┌──

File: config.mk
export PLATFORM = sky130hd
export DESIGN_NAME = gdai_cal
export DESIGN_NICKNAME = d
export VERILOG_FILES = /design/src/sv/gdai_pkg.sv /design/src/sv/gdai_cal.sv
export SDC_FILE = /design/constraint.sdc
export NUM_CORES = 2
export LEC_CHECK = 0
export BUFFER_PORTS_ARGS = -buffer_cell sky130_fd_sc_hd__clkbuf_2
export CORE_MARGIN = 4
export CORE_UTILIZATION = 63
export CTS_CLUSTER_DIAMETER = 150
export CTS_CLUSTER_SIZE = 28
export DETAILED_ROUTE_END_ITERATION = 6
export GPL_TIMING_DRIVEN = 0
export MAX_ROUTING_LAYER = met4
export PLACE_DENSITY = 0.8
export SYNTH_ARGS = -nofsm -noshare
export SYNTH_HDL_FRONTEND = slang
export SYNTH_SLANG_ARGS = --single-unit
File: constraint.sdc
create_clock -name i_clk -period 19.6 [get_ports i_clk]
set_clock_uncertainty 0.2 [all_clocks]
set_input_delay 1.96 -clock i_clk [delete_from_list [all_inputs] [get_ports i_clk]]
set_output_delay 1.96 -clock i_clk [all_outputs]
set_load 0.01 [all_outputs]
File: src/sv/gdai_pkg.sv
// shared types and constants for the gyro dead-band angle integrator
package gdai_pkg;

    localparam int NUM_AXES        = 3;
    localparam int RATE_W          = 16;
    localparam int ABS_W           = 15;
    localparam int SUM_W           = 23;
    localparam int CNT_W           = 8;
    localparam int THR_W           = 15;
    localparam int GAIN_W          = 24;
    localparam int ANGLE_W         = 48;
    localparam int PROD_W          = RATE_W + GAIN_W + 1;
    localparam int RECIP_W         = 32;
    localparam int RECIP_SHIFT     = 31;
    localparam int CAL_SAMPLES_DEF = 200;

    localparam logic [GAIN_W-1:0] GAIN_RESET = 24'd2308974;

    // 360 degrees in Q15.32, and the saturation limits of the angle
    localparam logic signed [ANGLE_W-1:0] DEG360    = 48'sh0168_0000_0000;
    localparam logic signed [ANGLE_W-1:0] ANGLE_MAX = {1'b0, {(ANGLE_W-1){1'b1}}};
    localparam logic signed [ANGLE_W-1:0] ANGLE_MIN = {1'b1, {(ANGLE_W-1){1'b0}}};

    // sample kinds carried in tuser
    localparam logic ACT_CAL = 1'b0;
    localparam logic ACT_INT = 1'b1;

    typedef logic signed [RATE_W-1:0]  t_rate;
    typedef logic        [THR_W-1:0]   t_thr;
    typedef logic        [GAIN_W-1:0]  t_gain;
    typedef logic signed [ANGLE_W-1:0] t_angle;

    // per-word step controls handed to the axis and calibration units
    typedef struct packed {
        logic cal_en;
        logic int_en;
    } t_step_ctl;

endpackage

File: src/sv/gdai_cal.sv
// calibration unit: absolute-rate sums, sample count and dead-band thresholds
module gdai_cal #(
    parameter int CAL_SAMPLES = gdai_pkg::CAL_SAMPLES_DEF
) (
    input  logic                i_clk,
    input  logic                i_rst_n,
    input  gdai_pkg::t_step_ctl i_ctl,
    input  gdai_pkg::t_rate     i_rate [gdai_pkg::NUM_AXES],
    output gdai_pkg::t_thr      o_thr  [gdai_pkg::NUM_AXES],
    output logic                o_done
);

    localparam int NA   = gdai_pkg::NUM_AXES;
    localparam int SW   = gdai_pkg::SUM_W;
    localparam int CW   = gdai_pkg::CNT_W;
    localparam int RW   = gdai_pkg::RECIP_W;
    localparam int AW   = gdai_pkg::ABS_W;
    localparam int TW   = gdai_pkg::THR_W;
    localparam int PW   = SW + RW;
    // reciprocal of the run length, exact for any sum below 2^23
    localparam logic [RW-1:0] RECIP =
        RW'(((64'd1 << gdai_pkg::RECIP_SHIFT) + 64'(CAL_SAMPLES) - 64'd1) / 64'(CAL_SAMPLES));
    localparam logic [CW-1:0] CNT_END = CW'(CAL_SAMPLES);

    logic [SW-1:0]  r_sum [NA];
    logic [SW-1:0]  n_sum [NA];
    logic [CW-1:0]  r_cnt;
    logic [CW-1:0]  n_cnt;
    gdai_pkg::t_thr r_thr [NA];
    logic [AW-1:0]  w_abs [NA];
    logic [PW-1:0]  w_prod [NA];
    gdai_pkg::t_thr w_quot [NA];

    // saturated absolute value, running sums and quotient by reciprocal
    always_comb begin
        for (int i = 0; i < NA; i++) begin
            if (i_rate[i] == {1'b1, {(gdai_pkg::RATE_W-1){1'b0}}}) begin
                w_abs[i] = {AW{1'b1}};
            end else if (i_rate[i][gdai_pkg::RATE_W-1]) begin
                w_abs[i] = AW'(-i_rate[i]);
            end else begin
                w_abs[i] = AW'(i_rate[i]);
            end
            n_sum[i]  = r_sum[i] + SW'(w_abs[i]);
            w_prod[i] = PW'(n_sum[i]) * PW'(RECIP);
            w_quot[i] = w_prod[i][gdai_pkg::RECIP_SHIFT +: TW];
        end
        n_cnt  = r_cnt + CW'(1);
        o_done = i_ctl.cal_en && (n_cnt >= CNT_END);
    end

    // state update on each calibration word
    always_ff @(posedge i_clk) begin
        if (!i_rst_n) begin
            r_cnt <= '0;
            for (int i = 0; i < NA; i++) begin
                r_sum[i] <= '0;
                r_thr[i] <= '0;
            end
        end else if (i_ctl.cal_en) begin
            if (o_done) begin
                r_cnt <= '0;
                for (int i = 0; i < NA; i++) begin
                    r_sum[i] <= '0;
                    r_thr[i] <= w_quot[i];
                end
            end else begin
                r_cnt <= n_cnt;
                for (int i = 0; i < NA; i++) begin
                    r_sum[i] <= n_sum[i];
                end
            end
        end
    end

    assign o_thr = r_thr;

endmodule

└──

TASK REQUIREMENTS.
From the line that has "export MAX_ROUTING_LAYER = met4" through the line that has "dead-band angle integrator", copy every line exactly as it appears above, and leave out all others.

REPLY TO THE EXERCISE.
export MAX_ROUTING_LAYER = met4
export PLACE_DENSITY = 0.8
export SYNTH_ARGS = -nofsm -noshare
export SYNTH_HDL_FRONTEND = slang
export SYNTH_SLANG_ARGS = --single-unit
File: constraint.sdc
create_clock -name i_clk -period 19.6 [get_ports i_clk]
set_clock_uncertainty 0.2 [all_clocks]
set_input_delay 1.96 -clock i_clk [delete_from_list [all_inputs] [get_ports i_clk]]
set_output_delay 1.96 -clock i_clk [all_outputs]
set_load 0.01 [all_outputs]
File: src/sv/gdai_pkg.sv
// shared types and constants for the gyro dead-band angle integrator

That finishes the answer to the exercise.